Provided entries »
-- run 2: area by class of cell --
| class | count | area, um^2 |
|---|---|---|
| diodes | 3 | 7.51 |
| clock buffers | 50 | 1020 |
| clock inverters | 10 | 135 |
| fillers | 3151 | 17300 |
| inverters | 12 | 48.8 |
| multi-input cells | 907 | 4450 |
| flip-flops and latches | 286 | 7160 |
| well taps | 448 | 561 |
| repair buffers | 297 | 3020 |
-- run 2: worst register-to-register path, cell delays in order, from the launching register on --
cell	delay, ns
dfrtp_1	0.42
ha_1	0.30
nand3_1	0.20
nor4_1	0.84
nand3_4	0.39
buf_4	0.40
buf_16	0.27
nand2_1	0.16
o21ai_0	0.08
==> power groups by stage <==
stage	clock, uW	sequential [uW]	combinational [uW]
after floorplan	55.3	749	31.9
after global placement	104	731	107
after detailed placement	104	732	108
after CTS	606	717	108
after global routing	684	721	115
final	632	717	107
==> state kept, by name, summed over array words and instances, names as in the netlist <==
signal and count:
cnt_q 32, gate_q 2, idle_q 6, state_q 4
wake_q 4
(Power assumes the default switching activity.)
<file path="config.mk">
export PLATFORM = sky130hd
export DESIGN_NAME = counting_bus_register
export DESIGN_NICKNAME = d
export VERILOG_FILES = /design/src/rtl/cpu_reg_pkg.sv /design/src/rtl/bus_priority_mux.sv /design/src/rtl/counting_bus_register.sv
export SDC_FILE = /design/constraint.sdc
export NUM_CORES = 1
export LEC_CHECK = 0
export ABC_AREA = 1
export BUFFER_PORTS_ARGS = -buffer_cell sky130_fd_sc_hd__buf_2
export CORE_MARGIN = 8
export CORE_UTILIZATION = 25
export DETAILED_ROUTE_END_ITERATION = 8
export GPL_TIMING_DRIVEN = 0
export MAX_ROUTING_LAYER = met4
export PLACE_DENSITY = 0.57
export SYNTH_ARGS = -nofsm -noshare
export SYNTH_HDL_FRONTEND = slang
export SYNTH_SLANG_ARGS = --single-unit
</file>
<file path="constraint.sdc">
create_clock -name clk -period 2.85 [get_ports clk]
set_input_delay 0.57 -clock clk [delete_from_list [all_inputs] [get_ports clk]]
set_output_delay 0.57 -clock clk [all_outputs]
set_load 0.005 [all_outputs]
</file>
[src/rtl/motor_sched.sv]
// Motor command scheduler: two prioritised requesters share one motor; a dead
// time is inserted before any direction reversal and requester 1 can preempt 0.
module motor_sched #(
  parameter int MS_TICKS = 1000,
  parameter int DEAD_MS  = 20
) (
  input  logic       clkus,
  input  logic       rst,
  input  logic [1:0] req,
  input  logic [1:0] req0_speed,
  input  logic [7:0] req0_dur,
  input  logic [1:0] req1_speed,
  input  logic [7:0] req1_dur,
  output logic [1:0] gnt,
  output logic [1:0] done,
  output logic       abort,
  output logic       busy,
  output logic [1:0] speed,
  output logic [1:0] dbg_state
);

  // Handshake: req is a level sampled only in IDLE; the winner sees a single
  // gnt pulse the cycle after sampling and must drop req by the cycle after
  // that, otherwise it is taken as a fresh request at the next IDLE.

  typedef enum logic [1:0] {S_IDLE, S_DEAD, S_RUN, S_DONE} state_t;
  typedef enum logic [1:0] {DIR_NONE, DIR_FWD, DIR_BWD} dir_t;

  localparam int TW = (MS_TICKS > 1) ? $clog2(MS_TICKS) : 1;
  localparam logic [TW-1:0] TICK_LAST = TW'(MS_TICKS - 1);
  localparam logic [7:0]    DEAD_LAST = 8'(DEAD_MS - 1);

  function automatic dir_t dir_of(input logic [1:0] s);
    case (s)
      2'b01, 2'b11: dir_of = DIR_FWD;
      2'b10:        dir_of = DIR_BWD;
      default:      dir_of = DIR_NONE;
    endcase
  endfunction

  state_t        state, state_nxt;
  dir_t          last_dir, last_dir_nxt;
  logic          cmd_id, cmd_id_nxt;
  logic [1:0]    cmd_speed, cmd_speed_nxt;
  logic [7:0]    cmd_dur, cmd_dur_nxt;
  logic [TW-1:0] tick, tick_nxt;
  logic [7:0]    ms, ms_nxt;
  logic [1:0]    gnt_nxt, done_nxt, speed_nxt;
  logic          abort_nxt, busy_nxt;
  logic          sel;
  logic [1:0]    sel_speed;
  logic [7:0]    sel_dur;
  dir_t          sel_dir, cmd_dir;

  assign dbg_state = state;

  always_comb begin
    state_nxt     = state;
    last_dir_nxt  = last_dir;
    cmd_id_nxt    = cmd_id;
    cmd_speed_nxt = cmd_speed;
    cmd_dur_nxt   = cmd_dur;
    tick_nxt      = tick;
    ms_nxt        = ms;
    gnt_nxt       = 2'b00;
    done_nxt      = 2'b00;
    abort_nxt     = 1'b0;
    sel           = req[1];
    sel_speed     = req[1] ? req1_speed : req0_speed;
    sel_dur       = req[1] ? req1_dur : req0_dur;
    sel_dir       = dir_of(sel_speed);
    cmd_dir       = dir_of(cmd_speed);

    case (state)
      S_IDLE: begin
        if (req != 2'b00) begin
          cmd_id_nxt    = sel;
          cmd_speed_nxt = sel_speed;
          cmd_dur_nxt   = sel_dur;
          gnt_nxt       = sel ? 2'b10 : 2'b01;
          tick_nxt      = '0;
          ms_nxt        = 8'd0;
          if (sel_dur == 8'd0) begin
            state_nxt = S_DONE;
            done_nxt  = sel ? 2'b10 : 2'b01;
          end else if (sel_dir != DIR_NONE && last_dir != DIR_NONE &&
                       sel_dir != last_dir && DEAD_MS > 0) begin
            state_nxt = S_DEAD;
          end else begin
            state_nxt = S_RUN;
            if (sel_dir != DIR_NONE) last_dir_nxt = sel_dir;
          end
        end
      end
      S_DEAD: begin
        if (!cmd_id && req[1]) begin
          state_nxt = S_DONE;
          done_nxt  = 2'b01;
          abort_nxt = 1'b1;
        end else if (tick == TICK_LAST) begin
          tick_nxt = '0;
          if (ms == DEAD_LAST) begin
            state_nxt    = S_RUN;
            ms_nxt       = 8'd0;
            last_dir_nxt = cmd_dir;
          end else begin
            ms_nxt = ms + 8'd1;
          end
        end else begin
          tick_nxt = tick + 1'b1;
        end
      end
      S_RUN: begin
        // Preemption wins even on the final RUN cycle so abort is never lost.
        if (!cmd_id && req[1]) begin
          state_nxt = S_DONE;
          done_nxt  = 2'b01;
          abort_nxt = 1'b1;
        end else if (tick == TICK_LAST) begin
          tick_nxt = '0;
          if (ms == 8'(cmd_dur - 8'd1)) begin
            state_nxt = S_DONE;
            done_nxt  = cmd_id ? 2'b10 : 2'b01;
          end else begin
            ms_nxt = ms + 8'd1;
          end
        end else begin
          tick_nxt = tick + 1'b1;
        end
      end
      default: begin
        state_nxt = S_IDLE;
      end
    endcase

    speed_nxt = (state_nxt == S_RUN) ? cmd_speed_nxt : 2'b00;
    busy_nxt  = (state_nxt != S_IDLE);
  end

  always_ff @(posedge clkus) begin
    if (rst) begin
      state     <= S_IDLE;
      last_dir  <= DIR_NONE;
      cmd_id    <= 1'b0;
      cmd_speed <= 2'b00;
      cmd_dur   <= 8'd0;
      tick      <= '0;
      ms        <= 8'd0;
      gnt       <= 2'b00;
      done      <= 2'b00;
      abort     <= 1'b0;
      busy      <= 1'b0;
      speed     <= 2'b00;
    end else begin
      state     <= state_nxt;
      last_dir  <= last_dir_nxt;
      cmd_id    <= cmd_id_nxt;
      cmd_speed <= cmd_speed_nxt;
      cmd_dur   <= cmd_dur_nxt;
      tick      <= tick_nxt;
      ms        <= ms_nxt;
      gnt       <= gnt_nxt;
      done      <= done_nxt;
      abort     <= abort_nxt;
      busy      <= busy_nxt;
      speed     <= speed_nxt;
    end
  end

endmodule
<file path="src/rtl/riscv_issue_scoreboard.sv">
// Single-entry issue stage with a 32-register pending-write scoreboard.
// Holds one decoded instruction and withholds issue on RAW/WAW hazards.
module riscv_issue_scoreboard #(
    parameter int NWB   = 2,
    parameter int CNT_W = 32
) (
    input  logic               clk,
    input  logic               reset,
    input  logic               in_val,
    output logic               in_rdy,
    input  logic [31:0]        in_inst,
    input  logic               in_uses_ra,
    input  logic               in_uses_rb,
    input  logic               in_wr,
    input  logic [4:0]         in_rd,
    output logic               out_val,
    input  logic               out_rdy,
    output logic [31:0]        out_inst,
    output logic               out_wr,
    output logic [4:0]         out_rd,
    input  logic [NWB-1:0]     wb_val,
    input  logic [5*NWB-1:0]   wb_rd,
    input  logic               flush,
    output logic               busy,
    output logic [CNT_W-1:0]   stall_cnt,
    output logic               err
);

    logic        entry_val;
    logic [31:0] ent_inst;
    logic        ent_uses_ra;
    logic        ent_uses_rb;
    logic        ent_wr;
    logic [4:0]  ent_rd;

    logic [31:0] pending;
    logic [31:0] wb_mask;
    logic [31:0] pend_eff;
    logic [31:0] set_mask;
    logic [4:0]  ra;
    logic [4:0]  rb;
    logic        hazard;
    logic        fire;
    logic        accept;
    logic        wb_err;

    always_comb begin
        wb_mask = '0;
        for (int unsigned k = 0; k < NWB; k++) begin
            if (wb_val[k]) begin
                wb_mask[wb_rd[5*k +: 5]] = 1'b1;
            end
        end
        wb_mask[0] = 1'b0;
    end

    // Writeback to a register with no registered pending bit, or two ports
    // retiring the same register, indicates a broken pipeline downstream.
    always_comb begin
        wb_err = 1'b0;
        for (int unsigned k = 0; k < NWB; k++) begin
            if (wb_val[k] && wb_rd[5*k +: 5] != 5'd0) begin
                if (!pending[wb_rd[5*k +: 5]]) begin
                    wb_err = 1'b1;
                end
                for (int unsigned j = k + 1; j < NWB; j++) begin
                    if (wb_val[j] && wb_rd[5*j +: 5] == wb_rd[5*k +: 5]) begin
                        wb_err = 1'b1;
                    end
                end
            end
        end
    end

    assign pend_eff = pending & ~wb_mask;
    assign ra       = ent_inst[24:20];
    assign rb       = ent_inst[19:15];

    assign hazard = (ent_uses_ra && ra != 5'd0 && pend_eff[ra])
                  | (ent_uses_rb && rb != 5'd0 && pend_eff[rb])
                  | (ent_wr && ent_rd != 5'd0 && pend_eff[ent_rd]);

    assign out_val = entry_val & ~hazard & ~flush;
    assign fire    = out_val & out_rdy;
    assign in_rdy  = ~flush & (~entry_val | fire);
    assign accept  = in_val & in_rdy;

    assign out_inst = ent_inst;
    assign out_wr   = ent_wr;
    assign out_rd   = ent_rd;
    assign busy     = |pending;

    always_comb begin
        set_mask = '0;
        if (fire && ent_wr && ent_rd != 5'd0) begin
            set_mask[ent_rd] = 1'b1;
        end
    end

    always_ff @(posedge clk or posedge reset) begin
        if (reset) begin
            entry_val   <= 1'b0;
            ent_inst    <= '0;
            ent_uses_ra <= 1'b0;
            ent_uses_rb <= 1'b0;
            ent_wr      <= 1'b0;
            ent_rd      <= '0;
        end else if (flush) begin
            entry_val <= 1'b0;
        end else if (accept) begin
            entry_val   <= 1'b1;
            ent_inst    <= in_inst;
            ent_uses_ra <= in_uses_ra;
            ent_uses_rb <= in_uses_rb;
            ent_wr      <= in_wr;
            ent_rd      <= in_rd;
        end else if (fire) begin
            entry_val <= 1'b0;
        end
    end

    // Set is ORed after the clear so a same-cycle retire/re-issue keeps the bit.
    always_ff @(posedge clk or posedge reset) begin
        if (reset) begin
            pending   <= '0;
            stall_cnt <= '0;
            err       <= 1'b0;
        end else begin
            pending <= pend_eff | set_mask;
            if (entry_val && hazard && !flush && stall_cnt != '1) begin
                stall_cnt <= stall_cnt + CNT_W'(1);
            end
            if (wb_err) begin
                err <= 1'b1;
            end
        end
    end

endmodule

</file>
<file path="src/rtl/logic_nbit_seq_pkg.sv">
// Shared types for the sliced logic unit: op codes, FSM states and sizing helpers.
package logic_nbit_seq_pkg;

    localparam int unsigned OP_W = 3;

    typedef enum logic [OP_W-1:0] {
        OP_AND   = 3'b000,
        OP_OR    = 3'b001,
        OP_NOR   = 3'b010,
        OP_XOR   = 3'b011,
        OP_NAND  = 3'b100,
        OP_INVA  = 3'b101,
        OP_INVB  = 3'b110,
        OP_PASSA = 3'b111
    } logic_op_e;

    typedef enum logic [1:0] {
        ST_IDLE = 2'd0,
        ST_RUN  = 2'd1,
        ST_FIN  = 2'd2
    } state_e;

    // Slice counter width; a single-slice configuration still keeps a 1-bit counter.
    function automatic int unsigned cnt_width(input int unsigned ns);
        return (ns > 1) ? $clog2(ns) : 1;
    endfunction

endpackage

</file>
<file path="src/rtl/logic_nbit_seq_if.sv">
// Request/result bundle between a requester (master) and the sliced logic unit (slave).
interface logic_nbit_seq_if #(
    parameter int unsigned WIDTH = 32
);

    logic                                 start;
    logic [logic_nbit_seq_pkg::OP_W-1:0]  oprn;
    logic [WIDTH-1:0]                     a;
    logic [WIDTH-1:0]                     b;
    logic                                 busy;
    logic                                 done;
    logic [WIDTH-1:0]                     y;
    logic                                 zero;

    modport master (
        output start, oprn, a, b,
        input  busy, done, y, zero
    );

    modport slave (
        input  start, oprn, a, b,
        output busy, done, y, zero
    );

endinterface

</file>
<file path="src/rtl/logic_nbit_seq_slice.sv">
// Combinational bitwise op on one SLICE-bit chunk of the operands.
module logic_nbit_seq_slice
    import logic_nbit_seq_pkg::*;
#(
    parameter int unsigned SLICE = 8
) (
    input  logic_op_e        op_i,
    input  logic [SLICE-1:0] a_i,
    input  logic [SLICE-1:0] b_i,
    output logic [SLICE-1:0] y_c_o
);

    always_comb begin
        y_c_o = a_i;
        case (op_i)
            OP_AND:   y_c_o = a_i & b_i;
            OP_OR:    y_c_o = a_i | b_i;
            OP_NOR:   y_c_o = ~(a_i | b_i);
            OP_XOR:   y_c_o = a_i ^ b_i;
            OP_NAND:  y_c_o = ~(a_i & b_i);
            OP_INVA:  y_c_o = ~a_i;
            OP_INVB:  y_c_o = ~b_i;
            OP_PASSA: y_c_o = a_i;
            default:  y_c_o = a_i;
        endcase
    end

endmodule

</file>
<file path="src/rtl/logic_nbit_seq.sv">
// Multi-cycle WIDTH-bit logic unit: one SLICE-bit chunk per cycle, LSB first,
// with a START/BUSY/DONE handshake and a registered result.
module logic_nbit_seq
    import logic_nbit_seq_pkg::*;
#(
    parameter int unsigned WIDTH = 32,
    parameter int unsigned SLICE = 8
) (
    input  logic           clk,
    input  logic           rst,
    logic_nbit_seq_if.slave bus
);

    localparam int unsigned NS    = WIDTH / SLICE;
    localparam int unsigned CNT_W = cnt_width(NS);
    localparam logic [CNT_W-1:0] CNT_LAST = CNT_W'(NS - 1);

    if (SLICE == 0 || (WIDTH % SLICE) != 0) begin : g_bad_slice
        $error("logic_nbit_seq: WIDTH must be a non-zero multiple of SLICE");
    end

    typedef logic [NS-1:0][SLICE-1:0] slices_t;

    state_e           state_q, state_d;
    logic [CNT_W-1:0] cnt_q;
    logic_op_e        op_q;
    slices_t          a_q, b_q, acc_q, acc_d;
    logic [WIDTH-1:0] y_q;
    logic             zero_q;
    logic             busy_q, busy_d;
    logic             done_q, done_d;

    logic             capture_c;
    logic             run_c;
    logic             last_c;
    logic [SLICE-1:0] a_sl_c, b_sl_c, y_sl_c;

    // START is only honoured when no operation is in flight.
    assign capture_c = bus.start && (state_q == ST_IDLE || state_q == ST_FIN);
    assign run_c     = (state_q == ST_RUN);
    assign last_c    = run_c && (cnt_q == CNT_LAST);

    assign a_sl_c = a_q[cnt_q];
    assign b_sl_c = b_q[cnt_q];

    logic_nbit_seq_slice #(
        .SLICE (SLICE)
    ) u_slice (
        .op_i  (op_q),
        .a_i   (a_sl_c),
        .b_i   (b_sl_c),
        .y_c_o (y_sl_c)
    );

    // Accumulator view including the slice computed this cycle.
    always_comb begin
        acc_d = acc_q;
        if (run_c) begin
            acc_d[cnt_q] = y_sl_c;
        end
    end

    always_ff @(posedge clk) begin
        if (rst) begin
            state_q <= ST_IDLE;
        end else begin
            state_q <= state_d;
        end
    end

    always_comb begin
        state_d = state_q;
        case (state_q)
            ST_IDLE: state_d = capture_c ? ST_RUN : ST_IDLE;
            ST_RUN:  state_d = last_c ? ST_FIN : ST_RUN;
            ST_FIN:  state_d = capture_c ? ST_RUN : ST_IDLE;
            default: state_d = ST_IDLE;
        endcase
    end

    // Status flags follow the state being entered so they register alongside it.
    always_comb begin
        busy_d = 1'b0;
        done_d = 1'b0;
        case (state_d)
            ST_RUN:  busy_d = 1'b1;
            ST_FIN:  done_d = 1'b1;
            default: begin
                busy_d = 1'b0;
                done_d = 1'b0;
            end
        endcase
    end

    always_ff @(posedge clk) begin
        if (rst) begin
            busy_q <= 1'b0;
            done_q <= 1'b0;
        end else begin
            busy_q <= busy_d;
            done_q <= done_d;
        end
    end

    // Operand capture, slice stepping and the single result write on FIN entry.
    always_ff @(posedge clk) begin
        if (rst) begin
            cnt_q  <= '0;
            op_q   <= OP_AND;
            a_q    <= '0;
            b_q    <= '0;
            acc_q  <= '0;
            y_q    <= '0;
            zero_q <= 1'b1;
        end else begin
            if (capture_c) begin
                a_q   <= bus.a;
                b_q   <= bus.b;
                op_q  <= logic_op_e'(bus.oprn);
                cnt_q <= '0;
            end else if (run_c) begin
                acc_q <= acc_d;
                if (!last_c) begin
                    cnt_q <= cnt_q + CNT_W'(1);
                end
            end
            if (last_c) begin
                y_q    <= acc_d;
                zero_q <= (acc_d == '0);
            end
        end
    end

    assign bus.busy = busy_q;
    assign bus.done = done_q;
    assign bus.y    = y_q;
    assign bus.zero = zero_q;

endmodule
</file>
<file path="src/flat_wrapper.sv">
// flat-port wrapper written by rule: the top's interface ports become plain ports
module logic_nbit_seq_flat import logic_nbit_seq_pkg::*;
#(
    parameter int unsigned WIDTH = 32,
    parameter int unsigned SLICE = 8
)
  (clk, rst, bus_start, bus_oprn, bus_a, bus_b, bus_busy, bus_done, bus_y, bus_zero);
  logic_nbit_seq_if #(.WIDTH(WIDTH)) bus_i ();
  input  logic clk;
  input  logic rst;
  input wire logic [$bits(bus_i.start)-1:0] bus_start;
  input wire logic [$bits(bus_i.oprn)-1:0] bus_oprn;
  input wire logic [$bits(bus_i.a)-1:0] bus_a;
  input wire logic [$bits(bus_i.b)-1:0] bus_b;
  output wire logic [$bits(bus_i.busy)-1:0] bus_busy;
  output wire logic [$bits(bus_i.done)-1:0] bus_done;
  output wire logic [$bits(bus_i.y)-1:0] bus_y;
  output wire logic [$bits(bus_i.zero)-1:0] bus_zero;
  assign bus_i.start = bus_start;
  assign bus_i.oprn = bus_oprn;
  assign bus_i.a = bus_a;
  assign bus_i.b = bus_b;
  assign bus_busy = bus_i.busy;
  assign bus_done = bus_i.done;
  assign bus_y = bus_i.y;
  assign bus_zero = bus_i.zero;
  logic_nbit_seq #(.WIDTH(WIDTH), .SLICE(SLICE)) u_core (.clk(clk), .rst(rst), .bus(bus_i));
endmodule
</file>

* * *

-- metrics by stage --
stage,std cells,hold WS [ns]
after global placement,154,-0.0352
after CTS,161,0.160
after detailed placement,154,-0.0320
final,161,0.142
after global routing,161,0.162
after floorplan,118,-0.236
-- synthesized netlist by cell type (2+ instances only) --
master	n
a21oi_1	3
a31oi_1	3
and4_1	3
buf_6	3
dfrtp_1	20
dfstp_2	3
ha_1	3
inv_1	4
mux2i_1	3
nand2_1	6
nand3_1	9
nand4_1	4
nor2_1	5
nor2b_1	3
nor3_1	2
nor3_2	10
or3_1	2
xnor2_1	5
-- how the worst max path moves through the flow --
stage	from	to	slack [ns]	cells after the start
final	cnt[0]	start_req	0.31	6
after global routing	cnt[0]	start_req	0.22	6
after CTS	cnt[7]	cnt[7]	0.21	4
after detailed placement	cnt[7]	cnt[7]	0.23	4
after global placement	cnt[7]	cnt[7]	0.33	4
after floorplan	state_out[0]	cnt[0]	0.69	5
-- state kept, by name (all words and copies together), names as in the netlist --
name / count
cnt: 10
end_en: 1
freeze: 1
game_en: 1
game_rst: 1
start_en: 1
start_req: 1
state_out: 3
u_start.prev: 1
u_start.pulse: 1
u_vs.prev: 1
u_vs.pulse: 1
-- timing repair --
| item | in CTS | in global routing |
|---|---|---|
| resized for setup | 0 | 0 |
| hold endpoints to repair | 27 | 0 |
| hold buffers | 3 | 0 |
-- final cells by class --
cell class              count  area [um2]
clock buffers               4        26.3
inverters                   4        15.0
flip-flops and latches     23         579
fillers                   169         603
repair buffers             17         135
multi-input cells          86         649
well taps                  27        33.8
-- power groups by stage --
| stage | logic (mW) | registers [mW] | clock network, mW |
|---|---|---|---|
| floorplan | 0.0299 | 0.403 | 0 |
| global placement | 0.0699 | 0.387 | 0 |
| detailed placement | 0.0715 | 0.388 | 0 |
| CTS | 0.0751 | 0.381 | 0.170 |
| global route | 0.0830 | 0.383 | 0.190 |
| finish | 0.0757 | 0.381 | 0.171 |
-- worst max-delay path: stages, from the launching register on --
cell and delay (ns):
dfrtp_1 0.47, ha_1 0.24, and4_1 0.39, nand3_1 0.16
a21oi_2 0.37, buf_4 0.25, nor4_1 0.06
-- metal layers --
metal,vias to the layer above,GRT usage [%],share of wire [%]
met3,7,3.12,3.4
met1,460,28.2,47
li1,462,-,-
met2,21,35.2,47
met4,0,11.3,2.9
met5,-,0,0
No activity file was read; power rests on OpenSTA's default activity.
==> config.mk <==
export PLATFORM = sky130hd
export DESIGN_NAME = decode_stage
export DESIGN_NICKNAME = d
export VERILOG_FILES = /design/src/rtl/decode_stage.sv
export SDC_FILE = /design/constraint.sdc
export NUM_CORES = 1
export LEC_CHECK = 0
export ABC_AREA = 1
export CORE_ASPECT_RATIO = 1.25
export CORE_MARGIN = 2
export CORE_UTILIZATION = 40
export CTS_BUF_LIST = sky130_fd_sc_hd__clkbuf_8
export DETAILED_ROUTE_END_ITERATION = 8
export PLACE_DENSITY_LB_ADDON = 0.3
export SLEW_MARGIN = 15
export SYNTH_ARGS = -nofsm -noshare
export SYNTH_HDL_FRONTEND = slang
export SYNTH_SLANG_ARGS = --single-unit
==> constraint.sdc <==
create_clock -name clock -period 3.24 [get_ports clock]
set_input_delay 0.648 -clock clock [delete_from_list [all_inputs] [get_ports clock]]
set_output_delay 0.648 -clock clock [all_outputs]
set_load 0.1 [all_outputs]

Problem »
Give only the lines from the one holding "-- run 2: area" through the one holding "448 | 561 |", each restated exactly as it appears above.

Solution to this task »
-- run 2: area by class of cell --
| class | count | area, um^2 |
|---|---|---|
| diodes | 3 | 7.51 |
| clock buffers | 50 | 1020 |
| clock inverters | 10 | 135 |
| fillers | 3151 | 17300 |
| inverters | 12 | 48.8 |
| multi-input cells | 907 | 4450 |
| flip-flops and latches | 286 | 7160 |
| well taps | 448 | 561 |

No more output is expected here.